• EXERCISE:
Using the listing below, report how many lines hold the word "Yosys", and nothing else.

• INPUT MATERIAL:

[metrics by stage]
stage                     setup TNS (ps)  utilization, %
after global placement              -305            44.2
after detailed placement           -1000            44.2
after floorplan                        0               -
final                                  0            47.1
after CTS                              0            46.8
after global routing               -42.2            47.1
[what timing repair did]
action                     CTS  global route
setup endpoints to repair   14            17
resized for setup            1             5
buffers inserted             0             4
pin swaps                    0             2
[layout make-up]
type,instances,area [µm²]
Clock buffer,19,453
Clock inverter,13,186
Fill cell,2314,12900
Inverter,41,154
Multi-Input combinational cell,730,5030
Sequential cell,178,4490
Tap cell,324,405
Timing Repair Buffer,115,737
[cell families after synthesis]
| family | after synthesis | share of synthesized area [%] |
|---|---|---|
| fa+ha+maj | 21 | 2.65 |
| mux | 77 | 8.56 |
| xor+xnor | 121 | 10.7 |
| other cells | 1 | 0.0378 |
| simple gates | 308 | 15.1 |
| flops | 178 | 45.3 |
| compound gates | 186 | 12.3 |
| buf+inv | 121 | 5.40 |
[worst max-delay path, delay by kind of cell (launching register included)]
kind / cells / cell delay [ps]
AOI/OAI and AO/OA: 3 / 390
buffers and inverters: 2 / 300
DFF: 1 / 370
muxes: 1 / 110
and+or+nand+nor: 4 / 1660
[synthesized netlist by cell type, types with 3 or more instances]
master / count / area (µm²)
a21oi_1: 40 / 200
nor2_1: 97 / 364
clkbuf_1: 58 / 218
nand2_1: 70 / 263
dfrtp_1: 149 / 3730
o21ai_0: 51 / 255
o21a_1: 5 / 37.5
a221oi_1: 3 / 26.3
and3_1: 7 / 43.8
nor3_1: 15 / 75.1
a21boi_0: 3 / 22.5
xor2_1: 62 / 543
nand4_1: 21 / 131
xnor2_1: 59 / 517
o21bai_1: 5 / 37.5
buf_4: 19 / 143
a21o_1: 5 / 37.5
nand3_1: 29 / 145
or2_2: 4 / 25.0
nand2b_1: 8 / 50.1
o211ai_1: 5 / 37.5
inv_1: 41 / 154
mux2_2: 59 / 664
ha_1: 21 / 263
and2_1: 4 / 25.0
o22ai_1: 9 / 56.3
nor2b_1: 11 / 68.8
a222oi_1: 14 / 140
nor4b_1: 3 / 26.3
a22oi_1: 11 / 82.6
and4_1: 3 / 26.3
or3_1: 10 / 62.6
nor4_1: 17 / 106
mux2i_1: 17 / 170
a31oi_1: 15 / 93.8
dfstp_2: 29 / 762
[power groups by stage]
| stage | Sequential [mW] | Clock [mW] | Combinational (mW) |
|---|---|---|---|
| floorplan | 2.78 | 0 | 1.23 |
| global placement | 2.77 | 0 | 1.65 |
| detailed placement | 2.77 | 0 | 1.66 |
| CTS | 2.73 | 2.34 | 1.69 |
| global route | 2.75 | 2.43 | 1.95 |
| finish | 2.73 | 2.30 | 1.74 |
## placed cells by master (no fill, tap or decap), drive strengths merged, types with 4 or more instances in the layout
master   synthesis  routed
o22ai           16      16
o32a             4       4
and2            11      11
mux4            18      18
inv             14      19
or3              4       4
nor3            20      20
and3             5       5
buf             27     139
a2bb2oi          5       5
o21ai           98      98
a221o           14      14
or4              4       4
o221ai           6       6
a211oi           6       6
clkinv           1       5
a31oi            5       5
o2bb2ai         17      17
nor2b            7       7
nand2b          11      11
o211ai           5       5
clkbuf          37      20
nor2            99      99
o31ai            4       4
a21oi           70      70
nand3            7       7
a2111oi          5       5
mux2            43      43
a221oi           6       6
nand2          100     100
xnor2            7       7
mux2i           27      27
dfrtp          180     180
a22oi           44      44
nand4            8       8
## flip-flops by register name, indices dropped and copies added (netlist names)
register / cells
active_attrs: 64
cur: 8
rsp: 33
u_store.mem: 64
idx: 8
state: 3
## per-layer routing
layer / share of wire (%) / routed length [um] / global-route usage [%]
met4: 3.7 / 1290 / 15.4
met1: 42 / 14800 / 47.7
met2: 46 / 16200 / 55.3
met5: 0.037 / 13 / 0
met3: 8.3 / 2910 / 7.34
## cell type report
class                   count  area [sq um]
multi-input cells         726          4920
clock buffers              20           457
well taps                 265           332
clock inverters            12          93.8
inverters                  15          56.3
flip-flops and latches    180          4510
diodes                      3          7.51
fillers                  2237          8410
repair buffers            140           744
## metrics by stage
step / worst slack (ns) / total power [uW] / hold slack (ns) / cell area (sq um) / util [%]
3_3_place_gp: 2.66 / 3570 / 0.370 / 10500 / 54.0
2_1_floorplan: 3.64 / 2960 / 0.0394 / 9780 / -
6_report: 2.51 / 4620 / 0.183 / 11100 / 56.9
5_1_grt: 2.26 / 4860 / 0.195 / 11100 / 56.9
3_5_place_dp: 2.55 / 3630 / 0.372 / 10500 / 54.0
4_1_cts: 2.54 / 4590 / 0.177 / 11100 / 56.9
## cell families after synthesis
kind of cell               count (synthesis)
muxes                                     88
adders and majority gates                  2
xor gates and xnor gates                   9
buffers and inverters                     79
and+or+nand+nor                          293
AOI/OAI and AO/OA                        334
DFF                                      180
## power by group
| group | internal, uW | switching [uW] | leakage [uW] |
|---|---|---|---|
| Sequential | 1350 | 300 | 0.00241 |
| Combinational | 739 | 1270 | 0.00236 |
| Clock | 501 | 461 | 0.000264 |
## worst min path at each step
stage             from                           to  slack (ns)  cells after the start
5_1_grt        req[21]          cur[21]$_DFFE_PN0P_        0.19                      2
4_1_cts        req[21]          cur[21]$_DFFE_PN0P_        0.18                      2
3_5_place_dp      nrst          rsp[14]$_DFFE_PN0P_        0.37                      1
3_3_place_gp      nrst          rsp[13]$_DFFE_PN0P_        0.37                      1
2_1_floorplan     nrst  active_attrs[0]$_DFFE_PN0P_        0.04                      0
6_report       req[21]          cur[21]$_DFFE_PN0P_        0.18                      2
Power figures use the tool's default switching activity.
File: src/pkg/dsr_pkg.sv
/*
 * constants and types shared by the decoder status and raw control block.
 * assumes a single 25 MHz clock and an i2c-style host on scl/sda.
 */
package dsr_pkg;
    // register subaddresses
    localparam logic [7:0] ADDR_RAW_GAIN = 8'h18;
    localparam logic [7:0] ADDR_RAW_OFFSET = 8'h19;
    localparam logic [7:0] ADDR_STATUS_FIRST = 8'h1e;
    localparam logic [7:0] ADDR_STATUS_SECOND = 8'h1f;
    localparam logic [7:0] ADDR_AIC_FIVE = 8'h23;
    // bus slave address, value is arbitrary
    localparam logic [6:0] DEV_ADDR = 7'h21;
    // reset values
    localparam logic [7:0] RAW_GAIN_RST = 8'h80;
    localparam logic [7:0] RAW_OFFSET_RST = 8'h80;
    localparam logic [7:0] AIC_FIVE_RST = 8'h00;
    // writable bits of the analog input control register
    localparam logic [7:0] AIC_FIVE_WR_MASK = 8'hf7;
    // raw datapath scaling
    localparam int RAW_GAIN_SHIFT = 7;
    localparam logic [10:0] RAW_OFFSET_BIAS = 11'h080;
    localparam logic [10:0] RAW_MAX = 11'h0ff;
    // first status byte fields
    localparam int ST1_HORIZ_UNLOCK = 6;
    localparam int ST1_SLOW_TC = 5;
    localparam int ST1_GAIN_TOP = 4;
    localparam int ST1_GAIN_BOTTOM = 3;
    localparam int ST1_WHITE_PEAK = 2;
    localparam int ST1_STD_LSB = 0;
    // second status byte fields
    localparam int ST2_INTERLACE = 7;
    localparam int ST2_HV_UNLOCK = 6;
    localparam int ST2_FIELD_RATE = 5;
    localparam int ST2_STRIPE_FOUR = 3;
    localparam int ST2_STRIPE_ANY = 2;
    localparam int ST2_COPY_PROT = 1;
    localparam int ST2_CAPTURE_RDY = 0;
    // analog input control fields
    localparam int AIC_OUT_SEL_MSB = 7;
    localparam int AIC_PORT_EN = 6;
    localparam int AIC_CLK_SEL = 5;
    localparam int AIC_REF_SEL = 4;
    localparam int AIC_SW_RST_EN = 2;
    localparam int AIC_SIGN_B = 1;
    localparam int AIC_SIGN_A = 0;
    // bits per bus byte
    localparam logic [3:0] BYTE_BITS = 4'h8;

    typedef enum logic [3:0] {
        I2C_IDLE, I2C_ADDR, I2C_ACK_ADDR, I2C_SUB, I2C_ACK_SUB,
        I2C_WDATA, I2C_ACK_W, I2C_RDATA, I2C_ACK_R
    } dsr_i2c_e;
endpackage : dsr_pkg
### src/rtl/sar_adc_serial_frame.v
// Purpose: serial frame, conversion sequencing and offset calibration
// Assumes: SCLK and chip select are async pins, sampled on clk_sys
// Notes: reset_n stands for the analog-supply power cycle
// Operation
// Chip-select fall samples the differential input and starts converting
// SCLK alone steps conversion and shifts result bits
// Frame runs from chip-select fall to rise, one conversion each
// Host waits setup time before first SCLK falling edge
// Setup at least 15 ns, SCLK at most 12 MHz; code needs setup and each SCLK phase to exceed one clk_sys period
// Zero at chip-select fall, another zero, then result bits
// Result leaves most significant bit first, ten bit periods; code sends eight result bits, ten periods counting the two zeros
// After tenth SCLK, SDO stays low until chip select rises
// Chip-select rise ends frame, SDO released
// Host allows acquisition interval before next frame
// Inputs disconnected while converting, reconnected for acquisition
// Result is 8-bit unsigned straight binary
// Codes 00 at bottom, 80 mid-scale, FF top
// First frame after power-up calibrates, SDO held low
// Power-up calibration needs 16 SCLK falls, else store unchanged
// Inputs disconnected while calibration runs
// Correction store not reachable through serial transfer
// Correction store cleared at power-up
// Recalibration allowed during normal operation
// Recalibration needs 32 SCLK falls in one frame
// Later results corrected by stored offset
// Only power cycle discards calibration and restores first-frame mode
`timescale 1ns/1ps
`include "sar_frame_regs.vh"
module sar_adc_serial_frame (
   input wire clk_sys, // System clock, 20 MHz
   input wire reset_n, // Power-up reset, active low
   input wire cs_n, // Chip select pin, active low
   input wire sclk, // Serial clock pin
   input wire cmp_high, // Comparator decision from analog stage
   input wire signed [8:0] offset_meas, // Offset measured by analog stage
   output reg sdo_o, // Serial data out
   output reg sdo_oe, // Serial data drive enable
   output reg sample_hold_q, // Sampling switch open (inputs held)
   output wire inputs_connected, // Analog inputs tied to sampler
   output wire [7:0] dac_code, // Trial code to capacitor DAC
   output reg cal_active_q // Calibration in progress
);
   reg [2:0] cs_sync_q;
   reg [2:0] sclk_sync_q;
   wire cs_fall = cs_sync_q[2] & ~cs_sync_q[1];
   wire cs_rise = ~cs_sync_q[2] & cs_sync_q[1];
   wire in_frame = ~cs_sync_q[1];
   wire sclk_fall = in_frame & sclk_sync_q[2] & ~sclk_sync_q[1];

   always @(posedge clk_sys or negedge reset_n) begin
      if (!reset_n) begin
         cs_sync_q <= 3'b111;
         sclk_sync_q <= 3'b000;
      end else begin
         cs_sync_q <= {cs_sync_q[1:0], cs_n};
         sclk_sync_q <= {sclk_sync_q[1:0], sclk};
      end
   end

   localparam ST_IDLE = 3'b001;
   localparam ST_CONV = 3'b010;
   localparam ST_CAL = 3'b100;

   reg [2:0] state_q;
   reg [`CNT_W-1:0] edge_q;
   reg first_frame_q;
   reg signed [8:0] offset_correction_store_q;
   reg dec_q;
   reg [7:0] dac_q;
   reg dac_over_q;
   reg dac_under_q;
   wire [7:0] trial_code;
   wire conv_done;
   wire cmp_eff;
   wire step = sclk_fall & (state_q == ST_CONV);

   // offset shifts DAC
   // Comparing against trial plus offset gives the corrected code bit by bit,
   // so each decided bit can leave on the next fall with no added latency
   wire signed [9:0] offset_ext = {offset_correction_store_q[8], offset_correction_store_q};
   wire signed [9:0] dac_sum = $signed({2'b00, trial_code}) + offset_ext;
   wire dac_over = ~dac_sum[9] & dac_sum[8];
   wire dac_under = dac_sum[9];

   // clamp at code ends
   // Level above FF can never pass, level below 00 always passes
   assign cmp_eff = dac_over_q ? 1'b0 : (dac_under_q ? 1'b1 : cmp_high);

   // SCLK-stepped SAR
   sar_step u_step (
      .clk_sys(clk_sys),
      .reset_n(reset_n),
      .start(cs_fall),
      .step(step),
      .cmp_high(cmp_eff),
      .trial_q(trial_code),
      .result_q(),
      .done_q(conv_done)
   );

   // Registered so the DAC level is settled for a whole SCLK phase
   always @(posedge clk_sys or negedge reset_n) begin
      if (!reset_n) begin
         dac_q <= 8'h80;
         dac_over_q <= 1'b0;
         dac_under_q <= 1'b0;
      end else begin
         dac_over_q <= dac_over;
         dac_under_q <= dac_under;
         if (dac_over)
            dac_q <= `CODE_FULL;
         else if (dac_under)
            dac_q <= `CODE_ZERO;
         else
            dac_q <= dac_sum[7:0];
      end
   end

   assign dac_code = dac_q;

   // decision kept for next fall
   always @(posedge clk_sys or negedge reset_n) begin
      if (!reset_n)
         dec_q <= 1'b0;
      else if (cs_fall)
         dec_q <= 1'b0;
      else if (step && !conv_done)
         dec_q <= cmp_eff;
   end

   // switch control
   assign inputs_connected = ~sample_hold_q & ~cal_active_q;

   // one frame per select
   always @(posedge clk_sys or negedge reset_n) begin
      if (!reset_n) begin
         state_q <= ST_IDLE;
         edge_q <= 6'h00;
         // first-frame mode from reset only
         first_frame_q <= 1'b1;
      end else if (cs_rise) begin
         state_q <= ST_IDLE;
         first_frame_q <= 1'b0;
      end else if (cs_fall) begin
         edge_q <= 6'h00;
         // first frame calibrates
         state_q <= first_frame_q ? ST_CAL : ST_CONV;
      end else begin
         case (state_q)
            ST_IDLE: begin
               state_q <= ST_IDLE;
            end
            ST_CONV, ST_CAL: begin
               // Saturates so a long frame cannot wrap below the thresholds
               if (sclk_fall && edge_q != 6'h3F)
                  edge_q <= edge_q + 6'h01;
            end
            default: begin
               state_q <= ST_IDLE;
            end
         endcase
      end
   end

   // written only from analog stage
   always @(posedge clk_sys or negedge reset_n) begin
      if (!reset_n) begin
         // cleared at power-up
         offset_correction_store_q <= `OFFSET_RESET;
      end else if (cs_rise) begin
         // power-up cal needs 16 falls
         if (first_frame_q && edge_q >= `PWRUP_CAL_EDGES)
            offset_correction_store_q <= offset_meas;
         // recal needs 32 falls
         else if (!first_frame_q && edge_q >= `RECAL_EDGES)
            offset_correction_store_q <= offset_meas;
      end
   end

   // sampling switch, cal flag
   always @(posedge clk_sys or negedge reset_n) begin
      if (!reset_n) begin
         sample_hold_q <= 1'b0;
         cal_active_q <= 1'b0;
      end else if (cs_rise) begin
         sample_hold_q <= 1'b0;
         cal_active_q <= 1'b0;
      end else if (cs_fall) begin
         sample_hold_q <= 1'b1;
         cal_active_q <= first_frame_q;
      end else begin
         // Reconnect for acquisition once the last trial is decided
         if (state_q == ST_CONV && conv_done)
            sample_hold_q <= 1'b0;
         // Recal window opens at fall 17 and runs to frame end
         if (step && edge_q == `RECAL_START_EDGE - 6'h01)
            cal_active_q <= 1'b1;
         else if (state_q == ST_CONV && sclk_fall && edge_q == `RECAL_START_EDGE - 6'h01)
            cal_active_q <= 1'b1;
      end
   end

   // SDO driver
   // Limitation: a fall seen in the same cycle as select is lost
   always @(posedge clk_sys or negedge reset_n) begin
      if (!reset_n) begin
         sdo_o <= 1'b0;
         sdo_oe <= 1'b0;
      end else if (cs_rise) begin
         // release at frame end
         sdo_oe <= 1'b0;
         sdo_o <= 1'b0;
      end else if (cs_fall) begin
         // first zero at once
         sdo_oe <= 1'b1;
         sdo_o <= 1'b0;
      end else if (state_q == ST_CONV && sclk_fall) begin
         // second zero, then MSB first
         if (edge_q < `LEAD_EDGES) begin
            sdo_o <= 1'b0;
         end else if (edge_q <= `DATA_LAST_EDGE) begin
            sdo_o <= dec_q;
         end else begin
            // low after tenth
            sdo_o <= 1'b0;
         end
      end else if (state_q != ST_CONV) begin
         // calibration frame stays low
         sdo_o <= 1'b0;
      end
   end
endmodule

--

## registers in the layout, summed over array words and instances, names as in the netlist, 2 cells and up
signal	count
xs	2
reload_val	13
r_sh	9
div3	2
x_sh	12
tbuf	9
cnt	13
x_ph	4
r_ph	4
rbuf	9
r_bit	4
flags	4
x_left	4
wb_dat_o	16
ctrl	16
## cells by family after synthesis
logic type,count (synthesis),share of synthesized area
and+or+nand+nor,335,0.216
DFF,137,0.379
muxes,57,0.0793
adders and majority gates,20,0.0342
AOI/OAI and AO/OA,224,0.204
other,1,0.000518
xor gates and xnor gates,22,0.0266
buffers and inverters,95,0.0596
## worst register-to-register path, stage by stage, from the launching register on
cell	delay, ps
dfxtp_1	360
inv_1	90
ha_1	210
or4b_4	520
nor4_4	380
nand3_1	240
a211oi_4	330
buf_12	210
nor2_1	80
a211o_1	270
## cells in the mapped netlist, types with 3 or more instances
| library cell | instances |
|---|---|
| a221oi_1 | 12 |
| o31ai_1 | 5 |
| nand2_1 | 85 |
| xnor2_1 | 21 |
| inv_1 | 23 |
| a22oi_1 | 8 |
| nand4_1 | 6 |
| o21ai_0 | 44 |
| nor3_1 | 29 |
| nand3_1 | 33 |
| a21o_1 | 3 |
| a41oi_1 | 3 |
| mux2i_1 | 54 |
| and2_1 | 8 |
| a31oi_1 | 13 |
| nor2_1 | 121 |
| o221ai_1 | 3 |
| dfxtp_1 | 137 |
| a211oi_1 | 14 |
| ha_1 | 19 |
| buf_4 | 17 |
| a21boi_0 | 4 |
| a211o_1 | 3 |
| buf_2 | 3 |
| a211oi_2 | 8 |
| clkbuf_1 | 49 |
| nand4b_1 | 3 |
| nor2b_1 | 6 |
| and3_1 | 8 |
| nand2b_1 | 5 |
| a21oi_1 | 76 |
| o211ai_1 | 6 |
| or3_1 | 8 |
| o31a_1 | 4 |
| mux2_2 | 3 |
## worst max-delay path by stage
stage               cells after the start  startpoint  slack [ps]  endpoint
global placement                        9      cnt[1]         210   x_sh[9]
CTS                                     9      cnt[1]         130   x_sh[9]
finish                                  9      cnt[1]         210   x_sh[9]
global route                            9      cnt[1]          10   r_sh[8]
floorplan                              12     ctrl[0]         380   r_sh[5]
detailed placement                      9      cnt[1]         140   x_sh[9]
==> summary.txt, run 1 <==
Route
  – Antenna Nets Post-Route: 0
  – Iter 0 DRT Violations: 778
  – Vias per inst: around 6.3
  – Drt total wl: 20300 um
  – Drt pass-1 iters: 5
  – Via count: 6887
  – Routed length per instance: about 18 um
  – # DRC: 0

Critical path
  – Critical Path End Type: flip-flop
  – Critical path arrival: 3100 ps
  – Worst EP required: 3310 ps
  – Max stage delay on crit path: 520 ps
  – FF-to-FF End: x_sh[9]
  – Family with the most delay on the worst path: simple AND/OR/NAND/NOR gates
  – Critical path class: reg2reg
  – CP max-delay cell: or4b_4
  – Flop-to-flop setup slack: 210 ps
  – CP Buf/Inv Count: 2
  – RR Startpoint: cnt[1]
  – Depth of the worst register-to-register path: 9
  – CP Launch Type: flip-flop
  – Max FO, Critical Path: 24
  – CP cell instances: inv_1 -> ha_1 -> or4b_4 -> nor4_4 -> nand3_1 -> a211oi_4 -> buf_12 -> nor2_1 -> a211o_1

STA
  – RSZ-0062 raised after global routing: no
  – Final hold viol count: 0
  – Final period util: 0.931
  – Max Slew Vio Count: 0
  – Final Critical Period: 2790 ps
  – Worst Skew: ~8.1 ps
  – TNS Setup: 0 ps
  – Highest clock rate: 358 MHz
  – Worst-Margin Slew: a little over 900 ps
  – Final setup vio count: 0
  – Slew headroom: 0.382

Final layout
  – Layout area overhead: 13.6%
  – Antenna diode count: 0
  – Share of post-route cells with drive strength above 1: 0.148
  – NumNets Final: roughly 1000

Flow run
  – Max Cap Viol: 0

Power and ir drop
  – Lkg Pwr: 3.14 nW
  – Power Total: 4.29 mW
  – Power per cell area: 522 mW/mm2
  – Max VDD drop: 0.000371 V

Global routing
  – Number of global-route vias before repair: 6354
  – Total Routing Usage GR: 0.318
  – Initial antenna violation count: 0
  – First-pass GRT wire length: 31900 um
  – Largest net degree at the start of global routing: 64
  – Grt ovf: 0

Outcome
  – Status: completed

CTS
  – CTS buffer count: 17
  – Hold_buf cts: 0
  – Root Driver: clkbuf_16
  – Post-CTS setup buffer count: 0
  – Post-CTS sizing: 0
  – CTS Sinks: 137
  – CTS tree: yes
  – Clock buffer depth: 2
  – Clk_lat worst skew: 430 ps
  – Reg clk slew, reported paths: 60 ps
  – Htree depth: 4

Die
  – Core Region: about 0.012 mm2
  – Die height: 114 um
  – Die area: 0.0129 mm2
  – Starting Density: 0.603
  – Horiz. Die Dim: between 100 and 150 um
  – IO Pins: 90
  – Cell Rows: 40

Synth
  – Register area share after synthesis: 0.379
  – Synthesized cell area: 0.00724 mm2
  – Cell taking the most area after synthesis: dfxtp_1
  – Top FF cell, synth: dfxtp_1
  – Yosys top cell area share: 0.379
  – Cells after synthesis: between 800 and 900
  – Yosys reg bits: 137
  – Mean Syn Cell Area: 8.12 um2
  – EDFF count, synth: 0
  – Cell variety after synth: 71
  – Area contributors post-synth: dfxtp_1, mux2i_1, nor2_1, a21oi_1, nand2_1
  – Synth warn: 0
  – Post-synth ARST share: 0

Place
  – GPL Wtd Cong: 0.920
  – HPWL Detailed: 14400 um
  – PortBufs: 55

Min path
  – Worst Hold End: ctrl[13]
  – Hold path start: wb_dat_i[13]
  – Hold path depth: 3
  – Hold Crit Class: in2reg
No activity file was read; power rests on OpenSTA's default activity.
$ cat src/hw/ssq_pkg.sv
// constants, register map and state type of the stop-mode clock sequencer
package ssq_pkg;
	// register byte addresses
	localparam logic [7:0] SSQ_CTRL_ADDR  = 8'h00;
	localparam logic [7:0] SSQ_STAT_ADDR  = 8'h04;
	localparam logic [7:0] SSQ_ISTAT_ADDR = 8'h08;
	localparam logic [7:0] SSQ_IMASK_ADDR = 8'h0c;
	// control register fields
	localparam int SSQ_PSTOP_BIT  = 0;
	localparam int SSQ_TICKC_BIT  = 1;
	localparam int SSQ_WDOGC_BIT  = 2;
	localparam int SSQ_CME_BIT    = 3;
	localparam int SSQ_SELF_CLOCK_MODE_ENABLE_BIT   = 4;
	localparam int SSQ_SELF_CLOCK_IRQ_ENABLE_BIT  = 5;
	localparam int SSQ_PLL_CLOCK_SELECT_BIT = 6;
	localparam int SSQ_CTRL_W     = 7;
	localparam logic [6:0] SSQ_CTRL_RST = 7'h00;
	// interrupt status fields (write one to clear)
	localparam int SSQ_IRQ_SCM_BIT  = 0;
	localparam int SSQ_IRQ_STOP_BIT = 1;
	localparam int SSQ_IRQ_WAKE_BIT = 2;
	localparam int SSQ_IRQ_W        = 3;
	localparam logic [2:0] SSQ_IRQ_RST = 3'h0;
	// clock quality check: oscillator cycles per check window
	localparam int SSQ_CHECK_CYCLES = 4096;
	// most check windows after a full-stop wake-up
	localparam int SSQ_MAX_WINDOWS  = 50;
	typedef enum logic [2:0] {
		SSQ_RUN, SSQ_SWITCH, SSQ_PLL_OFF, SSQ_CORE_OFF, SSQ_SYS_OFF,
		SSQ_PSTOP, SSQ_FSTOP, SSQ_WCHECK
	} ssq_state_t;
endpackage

• THE COMPLETED TASK:
2